# Required work:
Which lines below include "detailed"? Copy them all.
BEGIN Records supplied
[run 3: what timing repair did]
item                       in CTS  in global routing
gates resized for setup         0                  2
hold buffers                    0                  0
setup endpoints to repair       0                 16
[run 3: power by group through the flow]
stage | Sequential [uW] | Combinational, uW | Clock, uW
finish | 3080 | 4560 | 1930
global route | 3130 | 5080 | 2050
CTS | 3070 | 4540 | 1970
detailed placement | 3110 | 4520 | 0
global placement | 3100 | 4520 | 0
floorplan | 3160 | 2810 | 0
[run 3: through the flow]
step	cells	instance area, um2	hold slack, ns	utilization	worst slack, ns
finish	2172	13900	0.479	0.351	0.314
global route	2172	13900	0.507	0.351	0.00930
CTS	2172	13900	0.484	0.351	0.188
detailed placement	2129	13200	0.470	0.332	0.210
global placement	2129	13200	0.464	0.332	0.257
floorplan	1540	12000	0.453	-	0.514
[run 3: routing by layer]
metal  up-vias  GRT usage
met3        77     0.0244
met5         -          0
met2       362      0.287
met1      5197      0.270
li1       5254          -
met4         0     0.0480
--- src/logic/dta_adjust.sv ---
// Dynamic fan-on threshold adjuster for the two remote temperature channels.
// Assumes a one-cycle monitor_tick per finished monitoring cycle and
// registers reached through a simple synchronous write and read port.
//
// Summary of operation
// (RULE1) The cycle selector register holds the channel 1 code in bits 2..0 and the channel 2 code in bits 5..3.
// (RULE2) Code 0 gives a short cycle of 8 monitoring cycles, doubling per step to 1024, and the long cycle is twice the short one.
// (RULE3) While temperature stays at or below target minus hysteresis and not below the low limit, the threshold is left alone.
// (RULE4) Each short cycle with temperature above target minus hysteresis lowers the threshold by twice the rise since the last short cycle.
// (RULE5) A rise of no more than a quarter degree per short cycle causes no short-cycle reduction.
// (RULE6) While temperature is above the target, each long cycle lowers the threshold by one degree on top of any short-cycle cut.
// (RULE7) Between target minus hysteresis and the target, the long cycle makes no change.
// (RULE8) A long cycle raises the threshold only if temperature is below the low limit and above the threshold, and the threshold is below both the high limit and the target.
// (RULE9) The threshold is never raised above the channel high limit.
// (RULE10) The threshold is clamped at minus 64 degrees.
// (RULE11) While temperature is below the threshold, adjustment of that channel is suspended.
// (RULE12) A permitted increase raises the threshold by one degree per long cycle.
// (RULE13) Adjustment runs only while the channel enable bit is set, bit 0 for channel 1 and bit 1 for channel 2.
// (RULE14) The hysteresis field in bits 7..4 says how far below the target reduction begins.
// (RULE15) Each channel has its own 8-bit target temperature register with one degree steps.
`timescale 1ns/1ps

module dta_adjust #(
    parameter int CHANNELS = 2
) (
    // Clock and reset
    input wire logic clock,
    input wire logic resetn,
    // Monitoring cadence
    input wire logic monitor_tick,
    // Register port
    input wire logic [7:0] reg_address,
    input wire logic reg_write,
    input wire logic [7:0] reg_write_data,
    input wire logic reg_read,
    output logic [7:0] reg_read_data,
    output logic reg_read_valid,
    // Measurements, limits and threshold loading
    input wire dta_pkg::dta_chan_in_type chan_in [CHANNELS],
    input wire dta_pkg::dta_load_type threshold_load [CHANNELS],
    // Adjusted thresholds
    output logic [7:0] fan_on_threshold [CHANNELS]
);

    // ==========================================================
    // Elaboration check
    if (CHANNELS != 2) begin : g_bad_channels
        $error("dta_adjust serves exactly two remote channels");
    end

    // ==========================================================
    // Register bank
    logic [1:0] adjust_enable;
    logic [5:0] adjust_cycle_select;
    logic [7:0] target_temperature [2];
    logic [3:0] hysteresis;
    logic [7:0] read_data;
    logic [1:0] next_adjust_enable;
    logic [5:0] next_adjust_cycle_select;
    logic [7:0] next_target_temperature [2];
    logic [3:0] next_hysteresis;
    logic [7:0] next_read_data;
    logic next_read_valid;

    always_comb begin
        next_adjust_enable = adjust_enable;
        next_adjust_cycle_select = adjust_cycle_select;
        next_target_temperature = target_temperature;
        next_hysteresis = hysteresis;
        if (reg_write) begin
            case (reg_address)
                dta_pkg::ADJUST_ENABLE_OFFSET: begin
                    next_adjust_enable = reg_write_data[1:0]; // [RULE13]
                end
                dta_pkg::ADJUST_CYCLE_SELECT_OFFSET: begin
                    next_adjust_cycle_select = reg_write_data[5:0]; // [RULE1]
                end
                dta_pkg::TARGET1_OFFSET: begin
                    next_target_temperature[0] = reg_write_data; // [RULE15]
                end
                dta_pkg::TARGET2_OFFSET: begin
                    next_target_temperature[1] = reg_write_data; // [RULE15]
                end
                dta_pkg::HYSTERESIS_OFFSET: begin
                    next_hysteresis = reg_write_data[7:4]; // [RULE14]
                end
                default: begin
                end
            endcase
        end
        // Unmapped and reserved bits read as zero.
        next_read_data = 8'h00;
        next_read_valid = reg_read;
        if (reg_read) begin
            case (reg_address)
                dta_pkg::ADJUST_ENABLE_OFFSET: begin
                    next_read_data = {6'h00, adjust_enable};
                end
                dta_pkg::ADJUST_CYCLE_SELECT_OFFSET: begin
                    next_read_data = {2'h0, adjust_cycle_select};
                end
                dta_pkg::TARGET1_OFFSET: begin
                    next_read_data = target_temperature[0];
                end
                dta_pkg::TARGET2_OFFSET: begin
                    next_read_data = target_temperature[1];
                end
                dta_pkg::HYSTERESIS_OFFSET: begin
                    next_read_data = {hysteresis, 4'h0};
                end
                default: begin
                    next_read_data = 8'h00;
                end
            endcase
        end
    end

    always_ff @(posedge clock or negedge resetn) begin
        if (!resetn) begin
            adjust_enable <= dta_pkg::ENABLE_RESET;
            adjust_cycle_select <= dta_pkg::CYCLE_SELECT_RESET;
            target_temperature[0] <= dta_pkg::TARGET_RESET;
            target_temperature[1] <= dta_pkg::TARGET_RESET;
            hysteresis <= dta_pkg::HYSTERESIS_RESET;
            read_data <= 8'h00;
            reg_read_valid <= 1'b0;
        end else begin
            adjust_enable <= next_adjust_enable;
            adjust_cycle_select <= next_adjust_cycle_select;
            target_temperature <= next_target_temperature;
            hysteresis <= next_hysteresis;
            read_data <= next_read_data;
            reg_read_valid <= next_read_valid;
        end
    end

    assign reg_read_data = read_data;

    // ==========================================================
    // Per-channel adjustment loop
    for (genvar ch = 0; ch < 2; ch++) begin : g_chan
        localparam int CODE_LSB = (ch == 0) ? dta_pkg::CHAN1_CYCLE_CODE_LSB
                                            : dta_pkg::CHAN2_CYCLE_CODE_LSB;
        logic [2:0] cycle_code;
        logic [10:0] tick_count;
        logic [10:0] short_mask;
        logic [10:0] long_mask;
        logic short_event;
        logic long_event;
        logic [9:0] last_sample;
        logic [7:0] threshold;
        logic signed [11:0] temp_q;
        logic signed [11:0] target_q;
        logic signed [11:0] band_q;
        logic signed [11:0] thr_q;
        logic signed [11:0] rise_q;
        logic signed [11:0] work;
        logic [8:0] short_cut;
        logic long_cut;
        logic raise;
        logic active;
        logic [10:0] next_tick_count;
        logic [9:0] next_last_sample;
        logic [7:0] next_threshold;

        assign cycle_code = adjust_cycle_select[CODE_LSB +: 3];
        // Short period is 8 << code ticks; the long period is double.
        assign short_mask = 11'((dta_pkg::SHORT_CYCLE_BASE << cycle_code)
                                - 1); // [RULE2]
        assign long_mask = {short_mask[9:0], 1'b1}; // [RULE2]
        assign short_event = monitor_tick &&
                             ((tick_count & short_mask) == short_mask);
        assign long_event = monitor_tick &&
                            ((tick_count & long_mask) == long_mask);

        // Comparisons run in quarter degrees, except the raise limit checks, which use whole degrees.
        assign temp_q = $signed({2'b00, chan_in[ch].temperature});
        assign target_q = $signed({2'b00, target_temperature[ch], 2'b00});
        assign band_q = target_q -
                        $signed({6'h00, hysteresis, 2'b00}); // [RULE14]
        assign thr_q = $signed({2'b00, threshold, 2'b00});
        assign rise_q = temp_q - $signed({2'b00, last_sample});

        // Suspended below the threshold, and whenever disabled.
        assign active = adjust_enable[ch] && (temp_q >= thr_q); // [RULE11] [RULE13]

        always_comb begin
            short_cut = 9'h000;
            long_cut = 1'b0;
            raise = 1'b0;
            // Quarter-degree rise halved gives twice the rise in degrees.
            if (short_event && active && temp_q > band_q &&
                rise_q > $signed({1'b0, dta_pkg::SLOW_RISE_QUARTERS})) begin
                short_cut = 9'(rise_q >>> 1); // [RULE4] [RULE5] [RULE3]
            end
            if (long_event && active && temp_q > target_q) begin
                long_cut = 1'b1; // [RULE6] [RULE7]
            end
            if (long_event && active &&
                chan_in[ch].temperature[9:2] < chan_in[ch].low_limit &&
                temp_q > thr_q &&
                threshold < chan_in[ch].high_limit &&
                threshold < target_temperature[ch]) begin
                raise = 1'b1; // [RULE8] [RULE9]
            end
            work = $signed({4'h0, threshold}) - $signed({3'h0, short_cut}) -
                   $signed({11'h000, long_cut}) +
                   $signed({11'h000, raise}); // [RULE12]
            next_threshold = threshold;
            if (threshold_load[ch].load) begin
                next_threshold = threshold_load[ch].value;
            end else if (work < 0) begin
                next_threshold = dta_pkg::THRESHOLD_FLOOR; // [RULE10]
            end else begin
                next_threshold = work[7:0];
            end
            next_tick_count = monitor_tick ? tick_count + 11'h001
                                           : tick_count;
            next_last_sample = short_event ? chan_in[ch].temperature
                                           : last_sample;
        end

        // The threshold itself is loaded by software, so reset only clears it.
        always_ff @(posedge clock or negedge resetn) begin
            if (!resetn) begin
                tick_count <= 11'h000;
                last_sample <= 10'h000;
                threshold <= 8'h00;
            end else begin
                tick_count <= next_tick_count;
                last_sample <= next_last_sample;
                threshold <= next_threshold;
            end
        end

        assign fan_on_threshold[ch] = threshold;
    end

endmodule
END Records supplied
# Final answer:
detailed placement | 3110 | 4520 | 0
detailed placement	2129	13200	0.470	0.332	0.210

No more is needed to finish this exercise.